Discorso del Santo Padre
Traduzione in lingua inglese
Traduzione in lingua araba
Questa mattina, il Santo Padre Francesco ha ricevuto in Udienza, nel Palazzo Apostolico Vaticano, i Membri della Fondazione AVSI per il Progetto “Ospedali Aperti” in Siria.
Pubblichiamo di seguito il discorso che il Papa ha rivolto ai presenti nel corso dell’Udienza:
Discorso del Santo Padre
Cari fratelli e sorelle, buongiorno!
Do il benvenuto a tutti voi, radunati in questi giorni per portare avanti la lodevole iniziativa “Ospedali Aperti” in Siria. Ringrazio il Dottor Giampaolo Silvestri, Segretario Generale della Fondazione AVSI, per la sua introduzione. E saluto con viva gratitudine il Cardinale Zenari, che da quattordici anni è Nunzio Apostolico in Siria.
Pensando alla Siria, vengono in mente le parole del Libro delle Lamentazioni: «Poiché è grande come il mare la tua rovina, chi potrà guarirti?» (2,13). Sono espressioni che si riferiscono alle sofferenze di Gerusalemme e che possono far pensare anche a quelle vissute dalla popolazione siriana in questi dodici anni di sanguinoso conflitto. Considerando il numero imprecisato di morti e feriti, le distruzioni di interi quartieri e villaggi, e delle principali infrastrutture, tra cui anche quelle ospedaliere, viene spontaneo chiedersi: “Chi potrà ora guarirti, Siria?”. Quella siriana, a detta degli osservatori internazionali, rimane una delle più gravi crisi nel mondo, con distruzioni, crescenti bisogni umanitari, collasso socio-economico, povertà e fame a livelli gravissimi.

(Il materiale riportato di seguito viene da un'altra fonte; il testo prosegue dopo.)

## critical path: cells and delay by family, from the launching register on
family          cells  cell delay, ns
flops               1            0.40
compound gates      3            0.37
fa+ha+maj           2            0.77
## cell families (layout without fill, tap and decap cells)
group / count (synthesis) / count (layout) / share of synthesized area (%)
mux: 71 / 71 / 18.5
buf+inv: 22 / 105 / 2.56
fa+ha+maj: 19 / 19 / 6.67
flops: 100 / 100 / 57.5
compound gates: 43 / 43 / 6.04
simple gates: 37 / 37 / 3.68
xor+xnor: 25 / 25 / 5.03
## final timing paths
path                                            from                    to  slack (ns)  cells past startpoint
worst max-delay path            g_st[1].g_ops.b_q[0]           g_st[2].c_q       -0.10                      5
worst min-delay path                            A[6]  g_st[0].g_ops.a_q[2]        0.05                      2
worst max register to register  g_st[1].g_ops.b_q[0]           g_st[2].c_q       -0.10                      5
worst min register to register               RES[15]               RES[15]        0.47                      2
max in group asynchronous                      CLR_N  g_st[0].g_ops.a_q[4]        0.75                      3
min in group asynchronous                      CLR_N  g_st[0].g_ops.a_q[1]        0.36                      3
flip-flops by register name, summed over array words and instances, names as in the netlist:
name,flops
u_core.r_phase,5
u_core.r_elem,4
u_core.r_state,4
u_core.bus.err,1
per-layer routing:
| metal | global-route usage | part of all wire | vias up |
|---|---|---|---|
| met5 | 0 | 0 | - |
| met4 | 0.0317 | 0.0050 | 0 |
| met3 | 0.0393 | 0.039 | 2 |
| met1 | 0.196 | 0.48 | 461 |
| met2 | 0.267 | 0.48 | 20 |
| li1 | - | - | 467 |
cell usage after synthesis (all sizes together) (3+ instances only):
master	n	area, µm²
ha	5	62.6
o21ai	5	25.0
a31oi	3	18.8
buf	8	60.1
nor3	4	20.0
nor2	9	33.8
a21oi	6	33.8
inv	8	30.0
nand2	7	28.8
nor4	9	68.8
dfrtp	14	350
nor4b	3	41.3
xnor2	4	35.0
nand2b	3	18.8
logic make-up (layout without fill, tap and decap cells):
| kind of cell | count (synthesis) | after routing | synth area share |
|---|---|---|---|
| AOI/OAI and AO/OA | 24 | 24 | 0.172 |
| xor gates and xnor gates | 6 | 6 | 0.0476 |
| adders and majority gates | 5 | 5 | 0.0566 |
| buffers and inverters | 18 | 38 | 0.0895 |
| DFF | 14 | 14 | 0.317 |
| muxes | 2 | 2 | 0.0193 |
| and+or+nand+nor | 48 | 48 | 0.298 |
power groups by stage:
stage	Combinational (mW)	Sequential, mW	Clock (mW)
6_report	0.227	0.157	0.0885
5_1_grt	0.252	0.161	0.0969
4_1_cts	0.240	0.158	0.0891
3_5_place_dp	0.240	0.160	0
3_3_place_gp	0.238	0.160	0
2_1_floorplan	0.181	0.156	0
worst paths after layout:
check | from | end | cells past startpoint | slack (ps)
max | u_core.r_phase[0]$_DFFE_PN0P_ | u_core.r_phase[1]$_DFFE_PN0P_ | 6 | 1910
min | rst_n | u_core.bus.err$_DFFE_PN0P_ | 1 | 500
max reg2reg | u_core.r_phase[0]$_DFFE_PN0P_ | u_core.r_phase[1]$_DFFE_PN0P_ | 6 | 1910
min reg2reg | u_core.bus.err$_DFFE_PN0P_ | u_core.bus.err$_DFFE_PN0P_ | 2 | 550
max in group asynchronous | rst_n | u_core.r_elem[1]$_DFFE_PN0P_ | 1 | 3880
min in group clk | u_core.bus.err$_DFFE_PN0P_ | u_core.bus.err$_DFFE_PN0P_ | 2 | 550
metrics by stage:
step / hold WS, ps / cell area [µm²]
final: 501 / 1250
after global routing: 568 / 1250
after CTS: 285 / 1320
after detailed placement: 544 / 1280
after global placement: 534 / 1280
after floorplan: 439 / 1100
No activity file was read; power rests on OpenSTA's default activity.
<file path="config.mk">
export PLATFORM = sky130hd
export DESIGN_NAME = iir_coeff_loader_flat
export DESIGN_NICKNAME = d
export VERILOG_FILES = /design/src/rtl/iir_coeff_loader_if.sv /design/src/rtl/iir_coeff_loader.sv /design/src/flat_wrapper.sv
export SDC_FILE = /design/constraint.sdc
export NUM_CORES = 1
export LEC_CHECK = 0
export BUFFER_PORTS_ARGS = -buffer_cell sky130_fd_sc_hd__buf_2
export CORE_AREA = 2 2 176 178
export CTS_CLUSTER_DIAMETER = 80
export DETAILED_ROUTE_END_ITERATION = 10
export DIE_AREA = 0 0 178 180
export PLACE_DENSITY = 0.8
export REMOVE_ABC_BUFFERS = 1
export SETUP_SLACK_MARGIN = 0.4
export SYNTH_ARGS = -nofsm -noshare
export SYNTH_HDL_FRONTEND = slang
export SYNTH_SLANG_ARGS = --single-unit
export TNS_END_PERCENT = 100
</file>
<file path="constraint.sdc">
create_clock -name clk -period 1.7 [get_ports clk]
set_input_delay 0.34 -clock clk [delete_from_list [all_inputs] [get_ports clk]]
set_output_delay 0.34 -clock clk [all_outputs]
set_load 0.02 [all_outputs]
</file>
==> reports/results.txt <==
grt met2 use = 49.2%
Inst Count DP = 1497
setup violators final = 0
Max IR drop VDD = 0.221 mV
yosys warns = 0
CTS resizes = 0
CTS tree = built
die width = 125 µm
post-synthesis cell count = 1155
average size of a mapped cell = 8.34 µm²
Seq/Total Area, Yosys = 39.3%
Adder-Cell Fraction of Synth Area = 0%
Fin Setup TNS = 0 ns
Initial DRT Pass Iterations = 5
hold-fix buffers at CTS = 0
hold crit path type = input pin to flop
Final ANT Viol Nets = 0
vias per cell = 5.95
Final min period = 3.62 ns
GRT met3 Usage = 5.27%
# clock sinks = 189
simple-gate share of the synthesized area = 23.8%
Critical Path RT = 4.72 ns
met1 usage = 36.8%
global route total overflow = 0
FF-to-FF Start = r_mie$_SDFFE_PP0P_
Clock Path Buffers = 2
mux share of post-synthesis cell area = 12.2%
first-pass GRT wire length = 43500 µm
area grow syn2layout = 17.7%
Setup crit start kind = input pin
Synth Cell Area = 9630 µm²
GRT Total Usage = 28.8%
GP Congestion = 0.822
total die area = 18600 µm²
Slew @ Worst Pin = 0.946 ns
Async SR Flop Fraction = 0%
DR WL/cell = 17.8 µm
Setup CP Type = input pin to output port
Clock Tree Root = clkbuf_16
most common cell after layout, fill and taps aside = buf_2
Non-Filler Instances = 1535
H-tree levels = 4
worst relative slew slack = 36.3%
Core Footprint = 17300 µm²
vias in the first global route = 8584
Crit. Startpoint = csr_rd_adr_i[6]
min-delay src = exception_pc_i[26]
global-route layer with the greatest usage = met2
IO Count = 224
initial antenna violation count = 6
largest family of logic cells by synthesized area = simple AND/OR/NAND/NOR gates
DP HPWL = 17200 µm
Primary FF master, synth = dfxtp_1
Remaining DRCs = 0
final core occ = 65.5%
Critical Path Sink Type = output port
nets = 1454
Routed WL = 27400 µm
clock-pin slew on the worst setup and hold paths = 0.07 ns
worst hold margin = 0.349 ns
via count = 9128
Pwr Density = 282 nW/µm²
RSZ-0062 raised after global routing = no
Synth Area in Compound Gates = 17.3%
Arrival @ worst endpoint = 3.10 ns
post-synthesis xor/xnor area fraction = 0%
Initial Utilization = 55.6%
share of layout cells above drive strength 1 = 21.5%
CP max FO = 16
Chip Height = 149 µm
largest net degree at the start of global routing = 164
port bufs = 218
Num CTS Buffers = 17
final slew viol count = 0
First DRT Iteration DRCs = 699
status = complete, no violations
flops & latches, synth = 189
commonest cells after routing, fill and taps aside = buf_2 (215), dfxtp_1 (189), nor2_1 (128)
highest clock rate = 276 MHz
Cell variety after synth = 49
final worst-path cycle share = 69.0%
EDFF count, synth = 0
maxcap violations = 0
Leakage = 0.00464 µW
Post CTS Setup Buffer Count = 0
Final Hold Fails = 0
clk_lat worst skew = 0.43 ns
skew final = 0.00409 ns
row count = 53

Ho ricevuto in dono l’opera di un artista, che, ispirandosi a una fotografia, a volti reali, ritrae un papà siriano, stremato di forze, che porta il suo bambino sulle spalle. È uno dei circa quattordici milioni di sfollati interni e rifugiati, ossia più di metà della popolazione siriana di prima del conflitto. È un’immagine impressionante di tante sofferenze patite dalla popolazione siriana.
Di fronte a questa immensa sofferenza, la Chiesa è chiamata ad essere un “ospedale da campo”, per curare le ferite sia spirituali sia fisiche. Pensiamo a quello che leggiamo nel Vangelo: «Venuta la sera, dopo il tramonto del sole, gli portavano tutti i malati e gli indemoniati. Tutta la città era riunita davanti alla porta. Guarì molti che erano affetti da varie malattie» (Mc 1,32-34; cfr Lc 4,40). Il Signore che guarisce.
E la Chiesa, fin dal tempo degli Apostoli, è rimasta fedele al mandato di Gesù: «Guarite gli infermi, risuscitate i morti, purificate i lebbrosi, scacciate i demoni. Gratuitamente avete ricevuto, gratuitamente date» (Mt 10,8). Gli Atti degli Apostoli ci raccontano che «portavano gli ammalati persino nelle piazze, ponendoli su lettucci e barelle, perché quando Pietro passava, almeno la sua ombra coprisse qualcuno di loro» (5,15) e li guarisce.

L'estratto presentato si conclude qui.